Your objective:
All of the data that follows should be output again without any alteration.

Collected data
<file path="config.mk">
export PLATFORM = sky130hd
export DESIGN_NAME = context_scheduler
export DESIGN_NICKNAME = d
export VERILOG_FILES = /design/src/rtl/context_scheduler.sv
export SDC_FILE = /design/constraint.sdc
export NUM_CORES = 1
export LEC_CHECK = 0
export ABC_CLOCK_PERIOD_IN_PS = 4019
export CAP_MARGIN = 20
export CORE_ASPECT_RATIO = 1.5
export CORE_MARGIN = 10
export CORE_UTILIZATION = 55
export CTS_BUF_LIST = sky130_fd_sc_hd__clkbuf_4
export DETAILED_ROUTE_END_ITERATION = 7
export GPL_TIMING_DRIVEN = 0
export PLACE_DENSITY = 0.88
export REMOVE_ABC_BUFFERS = 1
export SETUP_SLACK_MARGIN = 0.3
export SLEW_MARGIN = 20
export SYNTH_ARGS = -nofsm -noshare
export SYNTH_HDL_FRONTEND = slang
export SYNTH_SLANG_ARGS = --single-unit
</file>
<file path="constraint.sdc">
create_clock -name clock -period 4.02 [get_ports clock]
set_input_delay 0.402 -clock clock [delete_from_list [all_inputs] [get_ports clock]]
set_output_delay 0.402 -clock clock [all_outputs]
set_load 0.005 [all_outputs]
</file>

Answer space:
<file path="config.mk">
export PLATFORM = sky130hd
export DESIGN_NAME = context_scheduler
export DESIGN_NICKNAME = d
export VERILOG_FILES = /design/src/rtl/context_scheduler.sv
export SDC_FILE = /design/constraint.sdc
export NUM_CORES = 1
export LEC_CHECK = 0
export ABC_CLOCK_PERIOD_IN_PS = 4019
export CAP_MARGIN = 20
export CORE_ASPECT_RATIO = 1.5
export CORE_MARGIN = 10
export CORE_UTILIZATION = 55
export CTS_BUF_LIST = sky130_fd_sc_hd__clkbuf_4
export DETAILED_ROUTE_END_ITERATION = 7
export GPL_TIMING_DRIVEN = 0
export PLACE_DENSITY = 0.88
export REMOVE_ABC_BUFFERS = 1
export SETUP_SLACK_MARGIN = 0.3
export SLEW_MARGIN = 20
export SYNTH_ARGS = -nofsm -noshare
export SYNTH_HDL_FRONTEND = slang
export SYNTH_SLANG_ARGS = --single-unit
</file>
<file path="constraint.sdc">
create_clock -name clock -period 4.02 [get_ports clock]
set_input_delay 0.402 -clock clock [delete_from_list [all_inputs] [get_ports clock]]
set_output_delay 0.402 -clock clock [all_outputs]
set_load 0.005 [all_outputs]
</file>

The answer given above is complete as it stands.